- **Activity**: Your answer is to be every line of the material that includes the string "outcome".

- **Source data**:
<file path="src/rtl/acc_fmt_pkg.sv">
package acc_fmt_pkg;

  typedef enum logic [1:0] {
    FORM_FRAC = 2'b00,
    FORM_RAW  = 2'b01,
    FORM_SINT = 2'b10,
    FORM_UINT = 2'b11
  } rd_form_e;

  // Round-half-to-even increment decision
  function automatic logic tie_even_up(input logic above_half,
                                       input logic at_half,
                                       input logic quot_lsb);
    return above_half | (at_half & quot_lsb);
  endfunction

  // Signed limit pattern of a given width selected by sign
  function automatic logic [63:0] signed_limit(input logic neg, input int unsigned w);
    logic [63:0] lim;
    lim = (64'd1 << (w - 1));
    return neg ? lim : (lim - 64'd1);
  endfunction

endpackage

</file>
<file path="src/rtl/acc_frac_round.sv">
module acc_frac_round #(
  parameter int IN_W  = 48,
  parameter int SHIFT = 24,
  localparam int Q_W  = IN_W - SHIFT + 1
) (
  input  logic [IN_W-1:0] acc,
  input  logic            rnd_en,
  output logic [Q_W-1:0]  quot,
  output logic            rnd_inc
);
  import acc_fmt_pkg::*;

  localparam logic [SHIFT-1:0] HALF_PT = {1'b1, {(SHIFT-1){1'b0}}};

  logic [SHIFT-1:0] rem;
  logic             above, at_half;

  always_comb begin
    rem     = acc[SHIFT-1:0];
    above   = rem > HALF_PT;
    at_half = rem == HALF_PT;
    rnd_inc = rnd_en & tie_even_up(above, at_half, acc[SHIFT]);
    quot    = {acc[IN_W-1], acc[IN_W-1:SHIFT]} + {{(Q_W-1){1'b0}}, rnd_inc};
  end

endmodule

</file>
<file path="src/rtl/acc_sat_clamp.sv">
module acc_sat_clamp #(
  parameter int IN_W  = 41,
  parameter int OUT_N = 32
) (
  input  logic [IN_W-1:0]  val,
  input  logic             sat_en,
  output logic [OUT_N-1:0] y,
  output logic             ovf
);
  import acc_fmt_pkg::*;

  logic [IN_W-OUT_N:0] top_bits;
  logic [63:0]         lim;

  always_comb begin
    top_bits = val[IN_W-1:OUT_N-1];
    ovf      = ~((&top_bits) | ~(|top_bits));
    lim      = signed_limit(val[IN_W-1], OUT_N);
    y        = (sat_en && ovf) ? lim[OUT_N-1:0] : val[OUT_N-1:0];
  end

endmodule

</file>
<file path="src/rtl/acc_readout_fmt.sv">
module acc_readout_fmt #(
  parameter int ACC_W      = 48,
  parameter int RES_W      = 32,
  parameter int HALF_W     = 16,
  parameter int HALF_SPLIT = 24,
  parameter int FULL_SPLIT = 8
) (
  input  logic             clk,
  input  logic             rst_n,
  input  logic             rd_stb,
  input  logic [1:0]       rd_form,
  input  logic [ACC_W-1:0] acc_val,
  input  logic             mode_half,
  input  logic             mode_rnd,
  input  logic             mode_sat,
  output logic [RES_W-1:0] res,
  output logic             res_vld
);
  import acc_fmt_pkg::*;

  localparam int HQ_W = ACC_W - HALF_SPLIT + 1;
  localparam int FQ_W = ACC_W - FULL_SPLIT + 1;

  // Named internal events, observed by the bound checker
  logic [HQ_W-1:0]   half_q;
  logic [FQ_W-1:0]   full_q;
  logic              half_inc, full_inc;
  logic              half_ovf, full_ovf, sint_ovf, uint_ovf;
  logic [HALF_W-1:0] half_y;
  logic [RES_W-1:0]  full_y, sint_y, half_word, fmt_next;

  // 16-bit fractional path always rounds
  acc_frac_round #(.IN_W(ACC_W), .SHIFT(HALF_SPLIT)) u_rnd_half (
    .acc(acc_val), .rnd_en(1'b1), .quot(half_q), .rnd_inc(half_inc)
  );

  acc_frac_round #(.IN_W(ACC_W), .SHIFT(FULL_SPLIT)) u_rnd_full (
    .acc(acc_val), .rnd_en(mode_rnd), .quot(full_q), .rnd_inc(full_inc)
  );

  acc_sat_clamp #(.IN_W(HQ_W), .OUT_N(HALF_W)) u_clamp_half (
    .val(half_q), .sat_en(mode_sat), .y(half_y), .ovf(half_ovf)
  );

  acc_sat_clamp #(.IN_W(FQ_W), .OUT_N(RES_W)) u_clamp_full (
    .val(full_q), .sat_en(mode_sat), .y(full_y), .ovf(full_ovf)
  );

  // Signed integer read always clamps, independent of the mode bit
  acc_sat_clamp #(.IN_W(ACC_W), .OUT_N(RES_W)) u_clamp_sint (
    .val(acc_val), .sat_en(1'b1), .y(sint_y), .ovf(sint_ovf)
  );

  always_comb begin
    uint_ovf  = |acc_val[ACC_W-1:RES_W];
    half_word = {{(RES_W-HALF_W){1'b0}}, half_y};
    case (rd_form_e'(rd_form))
      FORM_RAW:  fmt_next = acc_val[RES_W-1:0];
      FORM_SINT: fmt_next = sint_y;
      FORM_UINT: fmt_next = uint_ovf ? {RES_W{1'b1}} : acc_val[RES_W-1:0];
      default:   fmt_next = mode_half ? half_word : full_y;
    endcase
  end

  always_ff @(posedge clk or negedge rst_n) begin
    if (!rst_n) begin
      res     <= '0;
      res_vld <= 1'b0;
    end else begin
      res_vld <= rd_stb;
      if (rd_stb) res <= fmt_next;
    end
  end

endmodule

</file>
<file path="config.mk">
export PLATFORM = sky130hd
export DESIGN_NAME = acc_readout_fmt
export DESIGN_NICKNAME = d
export VERILOG_FILES = /design/src/rtl/acc_fmt_pkg.sv /design/src/rtl/acc_frac_round.sv /design/src/rtl/acc_sat_clamp.sv /design/src/rtl/acc_readout_fmt.sv
export SDC_FILE = /design/constraint.sdc
export NUM_CORES = 1
export LEC_CHECK = 0
export ABC_CLOCK_PERIOD_IN_PS = 800
export CORE_ASPECT_RATIO = 1.4
export CORE_MARGIN = 4
export CORE_UTILIZATION = 50
export CTS_CLUSTER_DIAMETER = 200
export DETAILED_ROUTE_END_ITERATION = 6
export PLACE_DENSITY = 0.8
export SLEW_MARGIN = 20
export SYNTH_ARGS = -nofsm -noshare
export SYNTH_HDL_FRONTEND = slang
export SYNTH_SLANG_ARGS = --single-unit
</file>
<file path="constraint.sdc">
create_clock -name clk -period 0.8 [get_ports clk]
set_input_delay 0.16 -clock clk [delete_from_list [all_inputs] [get_ports clk]]
set_output_delay 0.16 -clock clk [all_outputs]
set_load 0.02 [all_outputs]
</file>
==> results.json, run 1 <==
{
  "outcome": "did not finish",
  "haltStage": "global routing",
  "error_line": "[ERROR GRT-0232] Routing congestion too high. Check the congestion heatmap in the GUI.",
  "ctsLongestPathBuffers": 2,
  "initial_core_util": 0.513,
  "dp.cells": 806,
  "num_rows": 37,
  "numCtsBuffers": 5,
  "syn_nets": 557,
  "chipHeight_um": 111,
  "cts_max_level": 2,
  "yosys_warnings": 0,
  "synth_edf_count": 0,
  "grt_max_degree": 34,
  "overflow": 30,
  "yosysTopAreaCell": "dfrtp_1",
  "cts_root_buf": "clkbuf_8",
  "synth_cell_types": 60,
  "io_buffers": 88,
  "worst-ep-kind": "register data pin",
  "syn_inst": 497,
  "io-pin-count": 89,
  "synth_top_area_frac": 0.220,
  "gp_congestion": 1.01,
  "crit_endpoint": "res[31]$_DFFE_PN0P_/D",
  "grt_usage": 0.687,
  "ys_ff_latch": 33,
  "synthArstFlopShare": 1.00,
  "synth_area_leaders": "dfrtp_1 (22%), nor2_1 (6.8%), xor2_1 (6.5%), o21ai_0 (6.1%), xnor2_1 (5.1%)",
  "fp.dieW_um": 81.2,
  "netlist_area_um2": 3750,
  "clock_sinks": 33,
  "dp_hpwl_um": 13300,
  "cts_hold_buf": 0,
  "yosysSeqAreaShare": 0.220,
  "synthFlopType": "dfrtp_1",
  "avgSynthCellArea_um2": 7.55
}
-- Yosys cell counts, types with 9 or more instances --
cell type and n:
a21oi_1 18, buf_2 19, clkbuf_1 24, dfrtp_1 33
inv_1 9, nand2_1 32, nand3_1 22, nand4_1 27
nor2_1 68, nor3_1 11, nor4_1 18, o21ai_0 46
o22a_1 17, o31ai_2 10, xnor2_1 22, xor2_1 28
-- cell families after synthesis --
group	Yosys count	share of synthesized area
and+or+nand+nor	211	0.296
AOI/OAI and AO/OA	137	0.270
buffers and inverters	57	0.0707
xor gates and xnor gates	50	0.117
DFF	33	0.220
muxes	5	0.0137
adders and majority gates	4	0.0133
-- per-layer routing --
metal,overflow,GRT usage
met1,0,0.691
met2,13,0.840
met3,0,0.534
met4,17,0.685
met5,0,0.0875
-- what timing repair did --
item / CTS
pin swaps: 39
resized for setup: 337
cloned: 1
setup buffers: 26
setup endpoints to repair: 66
-- through the flow --
stage | hold slack [ps] | area (um^2) | setup TNS [ps] | setup slack [ps]
4_1_cts | 248 | 6620 | -67480 | -1990
3_5_place_dp | 491 | 6000 | -95310 | -2800
3_3_place_gp | 483 | 6000 | -92120 | -2740
2_1_floorplan | -136 | 3910 | -57920 | -1860
==> run 2: changes to the inputs <==
- CORE_ASPECT_RATIO: 1.4 -> not set
- CORE_UTILIZATION: 50 -> 35
- CTS_CLUSTER_DIAMETER: 200 -> not set
- PLACE_DENSITY: 0.8 -> not set
- PLACE_DENSITY_LB_ADDON: not set -> 0.15
==> results.json, run 2 <==
{
  "outcome": "finished with violations",
  "violations": "setup timing",
  "io-pin-count": 89,
  "ctsLongestPathBuffers": 2,
  "grt_pass1_wl_um": 25500,
  "numCtsBuffers": 5,
  "reg.largest.list": "res: 32 flops, res_vld: 1 flops",
  "timing.clock.skew_ps": 0,
  "yosysSeqAreaShare": 0.220,
  "hold_path_class": "in2async",
  "rr_worst_depth": 3,
  "initial_core_util": 0.362,
  "netlist_area_um2": 3750,
  "n_antenna_cell": 0,
  "area_delta_synth_final_pct": 87.1,
  "rsz0062_at_grt": "yes",
  "clock_sinks": 33,
  "nNetsFinal": 790,
  "io_buffers": 88,
  "layout_common_cells": "buf_4 (165), nor2_1 (68), o21ai_0 (44), buf_6 (41), dfrtp_1 (33)",
  "setup_viol": 65,
  "syn_inst": 497,
  "grt_usage": 0.251,
  "report.final.slew_viol_count": 0,
  "post-route-period-util": 3.53,
  "final-hold-violation-count": 0,
  "rr_endpoint": "res[3]",
  "dr_total_vias": 4912,
  "multi_input_area_um2": 3350,
  "synth_edf_count": 0,
  "regArea_um2": 826,
  "fmax_ghz": 0.354,
  "synth_cell_types": 60,
  "dr_wl_met3_um": 892,
  "drtIter0Drc": 327,
  "drv_cap": 0,
  "tightest_slew_ps": 824,
  "ir_drop_v": 0.00132,
  "final_common_cell": "buf_4",
  "gp_congestion": 0.924,
  "highest_layer": "met4",
  "synth_most_common_cell": "nor2_1",
  "postRouteAntennaNets": 0,
  "cts_tree": "yes",
  "drive_above_1_share": 0.461,
  "coreArea_um2": 10400,
  "start_kind": "input port",
  "synthTopCellsByCount": "nor2_1 (68), o21ai_0 (46), dfrtp_1 (33), nand2_1 (32), xor2_1 (28)",
  "required_ps": 1000,
  "cts_max_level": 2,
  "critPathKind": "in2reg",
  "ys_ff_latch": 33,
  "dp_hpwl_um": 12100,
  "synth_top_area_frac": 0.220,
  "drc": 0,
  "avgSynthCellArea_um2": 7.55,
  "synthArstFlopShare": 1.00,
  "largest_reg_flops": 32,
  "r2r_start": "res[3]",
  "m1WireLength_um": 7090,
  "grt_max_degree": 34,
  "cts_root_buf": "clkbuf_8",
  "p_leak_nw": 2.85,
  "firstDrtPassIters": 7,
  "chipHeight_um": 112,
  "routedWlPerCell_um": 19.1,
  "timing.final.ws_setup_ps": -2020,
  "power_density_nw_per_um2": 1050,
  "yosysTopAreaCell": "dfrtp_1",
  "worstSkewPairLatency_ps": 290,
  "wl_met2_um": 8060,
  "clkSlewWorstSetupHoldPaths_ps": 80,
  "finalCriticalPeriod_ps": 2820,
  "worstPathMaxFanout": 8,
  "finalWirelength_um": 16600,
  "worstPathArrival_ps": 3030,
  "slew_headroom": 0.449,
  "grt_pass1_vias": 4857,
  "num_rows": 37,
  "synthFlopType": "dfrtp_1",
  "yosys_warnings": 0,
  "fp.dieW_um": 112,
  "overflow": 0,
  "synth_area_leaders": "dfrtp_1 (22%), nor2_1 (6.8%), xor2_1 (6.5%), o21ai_0 (6.1%), xnor2_1 (5.1%)",
  "cts_hold_buf": 0,
  "syn_nets": 557,
  "reg2reg_setup_slack_ps": -310,
  "via_per_inst": 5.67,
  "dieArea_um2": 12400,
  "max_flop_register": "res",
  "final_util": 0.677,
  "antenna_found_initial": 0,
  "finalPower_w": 0.00736,
  "nFillCells": 831,
  "critPathCaptureType": "register"
}
-- run 2: repair_timing --
action,4_1_cts,5_1_grt
endpoints found under the hold margin,0,0
pin swaps,48,31
buffers inserted,27,16
setup endpoints to repair,66,65
resized for setup,355,54
cloned,2,0
-- run 2: critical path, stage by stage --
cell and delay, ps:
buf_8 100, nor4_4 290, buf_4 160, nand4_1 110, o21a_1 230, ha_4 190, buf_6 120, nand4_1 130
nor4_4 80, xnor2_1 240, nand2b_4 200, o31ai_4 80, buf_6 130, o21ai_4 320, buf_6 160, o22ai_4 60
o31ai_4 250
-- run 2: worst max path at each step --
stage	from	end	slack (ps)
finish	acc_val[13]	res[8]	-2020
global route	acc_val[13]	res[8]	-2130
CTS	acc_val[4]	res[8]	-2050
detailed placement	acc_val[12]	res[5]	-2800
global placement	acc_val[8]	res[2]	-2740
floorplan	acc_val[1]	res[2]	-1860
-- run 2: area by class of cell --
cell class / count / share of cell area
tap: 136 / 0.0242
clock inverter: 1 / 0.00428
inverter: 9 / 0.00481
multi-input combinational: 408 / 0.477
sequential: 33 / 0.118
clock buffer: 7 / 0.0123
timing repair buffer: 273 / 0.360
-- run 2: per-layer routing --
metal / vias to the layer above / global-route usage
met5: - / 0
met4: 0 / 0.0754
met3: 47 / 0.0462
met2: 189 / 0.426
met1: 2376 / 0.324
li1: 2300 / -
===== src/rtl/sfq_pkg.sv =====
package sfq_pkg;
  localparam int FLAG_W  = 3;
  localparam int NUM_IRQ = 4;
  localparam int IRQ_TXERR = 0;
  localparam int IRQ_RXERR = 1;
  localparam int IRQ_TXLVL = 2;
  localparam int IRQ_RXLVL = 3;
  localparam int ERR_W = 2;
endpackage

- **Output**:
  "outcome": "did not finish",
  "outcome": "finished with violations",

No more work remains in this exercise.